MATERIAL FOR THE TASK: Begin
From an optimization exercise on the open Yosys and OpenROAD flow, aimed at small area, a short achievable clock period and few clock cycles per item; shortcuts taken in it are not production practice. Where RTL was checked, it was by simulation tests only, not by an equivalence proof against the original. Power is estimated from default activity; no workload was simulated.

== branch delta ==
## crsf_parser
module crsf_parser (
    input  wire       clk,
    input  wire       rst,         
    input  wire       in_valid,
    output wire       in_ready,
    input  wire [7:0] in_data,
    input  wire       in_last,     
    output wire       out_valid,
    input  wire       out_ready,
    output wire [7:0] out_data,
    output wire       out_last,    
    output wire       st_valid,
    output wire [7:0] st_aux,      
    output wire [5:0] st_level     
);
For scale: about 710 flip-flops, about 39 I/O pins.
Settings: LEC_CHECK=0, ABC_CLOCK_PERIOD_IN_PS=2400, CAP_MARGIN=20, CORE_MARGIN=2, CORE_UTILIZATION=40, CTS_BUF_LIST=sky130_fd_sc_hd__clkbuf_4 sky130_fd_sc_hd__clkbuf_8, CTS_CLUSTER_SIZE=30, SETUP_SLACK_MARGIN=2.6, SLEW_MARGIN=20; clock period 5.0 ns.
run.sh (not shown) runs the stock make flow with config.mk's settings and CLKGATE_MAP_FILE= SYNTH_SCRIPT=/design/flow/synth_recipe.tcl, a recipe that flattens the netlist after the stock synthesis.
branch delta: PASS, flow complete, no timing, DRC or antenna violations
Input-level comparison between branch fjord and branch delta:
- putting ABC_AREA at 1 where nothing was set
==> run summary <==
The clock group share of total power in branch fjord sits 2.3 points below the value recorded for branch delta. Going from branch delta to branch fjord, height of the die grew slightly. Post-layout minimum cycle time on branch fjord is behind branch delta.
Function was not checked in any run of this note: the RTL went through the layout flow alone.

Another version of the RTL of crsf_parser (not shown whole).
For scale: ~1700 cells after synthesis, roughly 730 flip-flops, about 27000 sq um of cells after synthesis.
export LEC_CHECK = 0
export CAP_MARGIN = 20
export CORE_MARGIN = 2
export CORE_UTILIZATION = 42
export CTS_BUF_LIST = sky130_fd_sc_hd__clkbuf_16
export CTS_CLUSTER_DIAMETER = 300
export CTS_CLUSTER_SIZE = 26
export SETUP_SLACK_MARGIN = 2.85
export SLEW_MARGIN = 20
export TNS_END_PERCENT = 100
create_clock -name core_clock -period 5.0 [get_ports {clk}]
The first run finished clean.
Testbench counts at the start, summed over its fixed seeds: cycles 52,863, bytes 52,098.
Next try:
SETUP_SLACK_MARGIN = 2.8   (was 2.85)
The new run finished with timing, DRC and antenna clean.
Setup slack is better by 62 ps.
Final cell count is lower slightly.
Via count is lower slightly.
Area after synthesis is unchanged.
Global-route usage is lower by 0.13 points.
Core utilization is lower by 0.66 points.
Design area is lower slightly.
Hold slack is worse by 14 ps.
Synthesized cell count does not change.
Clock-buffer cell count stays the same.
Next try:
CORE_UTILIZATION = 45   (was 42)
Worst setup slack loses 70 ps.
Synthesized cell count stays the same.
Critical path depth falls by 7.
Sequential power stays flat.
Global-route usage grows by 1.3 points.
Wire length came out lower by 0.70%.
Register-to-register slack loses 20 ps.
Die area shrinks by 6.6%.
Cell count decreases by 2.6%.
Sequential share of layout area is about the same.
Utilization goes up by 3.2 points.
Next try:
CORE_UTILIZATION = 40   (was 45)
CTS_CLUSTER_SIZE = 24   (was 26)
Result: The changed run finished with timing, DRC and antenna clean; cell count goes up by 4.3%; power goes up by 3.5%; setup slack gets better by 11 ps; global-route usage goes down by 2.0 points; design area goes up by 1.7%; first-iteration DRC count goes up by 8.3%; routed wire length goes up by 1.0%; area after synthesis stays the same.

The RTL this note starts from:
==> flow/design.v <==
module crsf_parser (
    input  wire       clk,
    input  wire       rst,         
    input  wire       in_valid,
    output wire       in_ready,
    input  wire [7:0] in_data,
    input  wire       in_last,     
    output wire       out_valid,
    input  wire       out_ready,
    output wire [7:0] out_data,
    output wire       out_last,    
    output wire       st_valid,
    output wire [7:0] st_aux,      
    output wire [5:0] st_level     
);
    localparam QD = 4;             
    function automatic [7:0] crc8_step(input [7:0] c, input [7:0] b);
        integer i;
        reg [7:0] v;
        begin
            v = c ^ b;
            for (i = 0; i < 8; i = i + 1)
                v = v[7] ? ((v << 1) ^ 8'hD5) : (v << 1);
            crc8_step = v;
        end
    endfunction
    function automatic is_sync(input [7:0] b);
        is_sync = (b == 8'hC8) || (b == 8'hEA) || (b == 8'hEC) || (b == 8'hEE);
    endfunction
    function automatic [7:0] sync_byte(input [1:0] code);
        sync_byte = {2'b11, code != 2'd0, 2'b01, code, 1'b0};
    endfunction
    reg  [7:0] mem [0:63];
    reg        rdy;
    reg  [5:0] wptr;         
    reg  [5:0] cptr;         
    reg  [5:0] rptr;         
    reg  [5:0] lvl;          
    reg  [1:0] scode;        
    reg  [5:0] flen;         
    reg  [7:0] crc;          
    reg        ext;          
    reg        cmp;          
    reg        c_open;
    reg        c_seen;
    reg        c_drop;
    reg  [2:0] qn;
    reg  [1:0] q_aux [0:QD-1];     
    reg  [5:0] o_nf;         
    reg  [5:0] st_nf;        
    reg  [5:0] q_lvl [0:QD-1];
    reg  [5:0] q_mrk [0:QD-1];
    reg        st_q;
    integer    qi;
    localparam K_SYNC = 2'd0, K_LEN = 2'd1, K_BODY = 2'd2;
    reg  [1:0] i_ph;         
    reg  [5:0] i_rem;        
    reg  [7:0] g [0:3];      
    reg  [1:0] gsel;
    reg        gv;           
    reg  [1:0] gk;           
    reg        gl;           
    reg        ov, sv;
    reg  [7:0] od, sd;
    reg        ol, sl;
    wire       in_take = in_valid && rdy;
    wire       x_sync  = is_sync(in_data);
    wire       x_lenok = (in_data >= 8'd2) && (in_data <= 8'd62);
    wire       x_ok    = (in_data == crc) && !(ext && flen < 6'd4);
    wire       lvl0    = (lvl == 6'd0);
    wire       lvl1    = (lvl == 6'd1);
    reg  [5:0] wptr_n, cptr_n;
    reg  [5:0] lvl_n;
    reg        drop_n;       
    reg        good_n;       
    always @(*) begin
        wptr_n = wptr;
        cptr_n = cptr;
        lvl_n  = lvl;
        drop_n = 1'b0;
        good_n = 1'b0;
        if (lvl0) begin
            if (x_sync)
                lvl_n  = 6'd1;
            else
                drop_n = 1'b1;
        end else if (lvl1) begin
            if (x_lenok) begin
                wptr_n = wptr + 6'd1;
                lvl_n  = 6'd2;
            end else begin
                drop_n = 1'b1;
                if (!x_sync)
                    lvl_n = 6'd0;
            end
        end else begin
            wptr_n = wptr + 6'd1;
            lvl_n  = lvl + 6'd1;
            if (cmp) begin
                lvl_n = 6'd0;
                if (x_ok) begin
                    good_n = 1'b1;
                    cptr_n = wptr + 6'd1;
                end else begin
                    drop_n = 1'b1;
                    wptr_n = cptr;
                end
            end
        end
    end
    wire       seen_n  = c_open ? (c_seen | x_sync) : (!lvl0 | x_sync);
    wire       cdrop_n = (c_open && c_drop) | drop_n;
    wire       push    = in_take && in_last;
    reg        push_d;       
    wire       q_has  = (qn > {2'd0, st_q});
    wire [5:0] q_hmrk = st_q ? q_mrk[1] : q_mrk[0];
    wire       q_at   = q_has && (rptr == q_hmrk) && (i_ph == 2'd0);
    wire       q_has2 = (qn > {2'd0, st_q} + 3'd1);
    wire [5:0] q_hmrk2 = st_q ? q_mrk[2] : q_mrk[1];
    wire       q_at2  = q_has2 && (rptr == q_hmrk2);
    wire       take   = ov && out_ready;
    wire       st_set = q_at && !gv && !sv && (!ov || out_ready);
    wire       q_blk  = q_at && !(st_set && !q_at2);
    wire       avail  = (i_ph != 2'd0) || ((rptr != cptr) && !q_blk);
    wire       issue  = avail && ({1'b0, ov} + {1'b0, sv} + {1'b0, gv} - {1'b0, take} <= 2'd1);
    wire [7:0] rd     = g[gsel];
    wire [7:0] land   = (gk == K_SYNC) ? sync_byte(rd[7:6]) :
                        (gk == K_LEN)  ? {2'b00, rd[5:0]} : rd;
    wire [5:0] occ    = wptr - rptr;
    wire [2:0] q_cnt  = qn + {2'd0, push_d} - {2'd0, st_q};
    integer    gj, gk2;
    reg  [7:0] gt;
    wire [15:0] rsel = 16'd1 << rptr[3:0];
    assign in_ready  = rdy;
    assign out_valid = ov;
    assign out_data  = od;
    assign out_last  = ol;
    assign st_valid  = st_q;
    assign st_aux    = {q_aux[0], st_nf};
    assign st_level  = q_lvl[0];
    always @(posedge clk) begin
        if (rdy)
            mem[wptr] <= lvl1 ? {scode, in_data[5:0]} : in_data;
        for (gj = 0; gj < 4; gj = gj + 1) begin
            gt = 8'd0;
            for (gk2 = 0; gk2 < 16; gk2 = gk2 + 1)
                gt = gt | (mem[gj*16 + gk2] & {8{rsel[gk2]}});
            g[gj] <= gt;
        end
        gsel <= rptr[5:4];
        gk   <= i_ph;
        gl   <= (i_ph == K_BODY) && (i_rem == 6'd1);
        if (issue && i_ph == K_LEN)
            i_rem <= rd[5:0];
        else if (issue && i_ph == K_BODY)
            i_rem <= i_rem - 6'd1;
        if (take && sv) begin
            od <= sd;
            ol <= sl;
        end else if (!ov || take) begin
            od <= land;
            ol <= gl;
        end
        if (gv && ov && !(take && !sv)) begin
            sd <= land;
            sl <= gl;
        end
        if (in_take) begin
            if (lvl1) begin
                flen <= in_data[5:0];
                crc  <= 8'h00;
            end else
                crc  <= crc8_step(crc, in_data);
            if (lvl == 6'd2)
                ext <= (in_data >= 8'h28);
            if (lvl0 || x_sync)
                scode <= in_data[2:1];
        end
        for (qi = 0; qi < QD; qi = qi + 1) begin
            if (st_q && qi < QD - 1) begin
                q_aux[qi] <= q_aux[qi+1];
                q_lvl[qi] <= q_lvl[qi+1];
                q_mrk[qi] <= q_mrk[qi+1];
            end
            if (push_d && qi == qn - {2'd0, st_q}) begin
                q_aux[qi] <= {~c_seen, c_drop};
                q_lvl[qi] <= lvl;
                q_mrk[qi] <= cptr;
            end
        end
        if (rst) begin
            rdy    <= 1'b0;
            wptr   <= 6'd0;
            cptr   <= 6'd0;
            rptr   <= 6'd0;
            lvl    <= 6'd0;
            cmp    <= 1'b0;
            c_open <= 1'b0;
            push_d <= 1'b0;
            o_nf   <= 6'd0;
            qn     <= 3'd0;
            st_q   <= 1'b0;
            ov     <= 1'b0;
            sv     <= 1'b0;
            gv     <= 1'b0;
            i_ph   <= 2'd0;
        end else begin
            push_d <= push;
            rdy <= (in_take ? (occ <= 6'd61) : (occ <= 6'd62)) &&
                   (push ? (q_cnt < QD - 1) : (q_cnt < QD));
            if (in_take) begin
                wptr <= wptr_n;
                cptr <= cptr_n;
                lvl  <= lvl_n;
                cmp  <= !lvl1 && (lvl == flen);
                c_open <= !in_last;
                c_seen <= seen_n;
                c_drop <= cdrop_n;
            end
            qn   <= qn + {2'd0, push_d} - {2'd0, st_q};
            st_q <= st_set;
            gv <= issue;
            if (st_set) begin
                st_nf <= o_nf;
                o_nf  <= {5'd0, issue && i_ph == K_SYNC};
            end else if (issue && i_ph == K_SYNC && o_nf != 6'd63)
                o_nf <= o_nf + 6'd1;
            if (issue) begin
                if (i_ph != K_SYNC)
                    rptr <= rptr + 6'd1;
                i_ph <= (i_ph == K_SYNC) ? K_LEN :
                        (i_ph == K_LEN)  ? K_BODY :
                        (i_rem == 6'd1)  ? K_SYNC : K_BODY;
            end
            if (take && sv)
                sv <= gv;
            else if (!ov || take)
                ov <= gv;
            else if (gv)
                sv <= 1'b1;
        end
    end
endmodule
MATERIAL FOR THE TASK: End
WHAT THE TASK ASKS: Copy out the lines above exactly, beginning at the one that contains "Wire length came out lower by 0.70%." and ending at the one that contains "for (i = 0; i < 8; i = i + 1)".

RESULT FOR THIS TASK:
Wire length came out lower by 0.70%.
Register-to-register slack loses 20 ps.
Die area shrinks by 6.6%.
Cell count decreases by 2.6%.
Sequential share of layout area is about the same.
Utilization goes up by 3.2 points.
Next try:
CORE_UTILIZATION = 40   (was 45)
CTS_CLUSTER_SIZE = 24   (was 26)
Result: The changed run finished with timing, DRC and antenna clean; cell count goes up by 4.3%; power goes up by 3.5%; setup slack gets better by 11 ps; global-route usage goes down by 2.0 points; design area goes up by 1.7%; first-iteration DRC count goes up by 8.3%; routed wire length goes up by 1.0%; area after synthesis stays the same.

The RTL this note starts from:
==> flow/design.v <==
module crsf_parser (
    input  wire       clk,
    input  wire       rst,         
    input  wire       in_valid,
    output wire       in_ready,
    input  wire [7:0] in_data,
    input  wire       in_last,     
    output wire       out_valid,
    input  wire       out_ready,
    output wire [7:0] out_data,
    output wire       out_last,    
    output wire       st_valid,
    output wire [7:0] st_aux,      
    output wire [5:0] st_level     
);
    localparam QD = 4;             
    function automatic [7:0] crc8_step(input [7:0] c, input [7:0] b);
        integer i;
        reg [7:0] v;
        begin
            v = c ^ b;
            for (i = 0; i < 8; i = i + 1)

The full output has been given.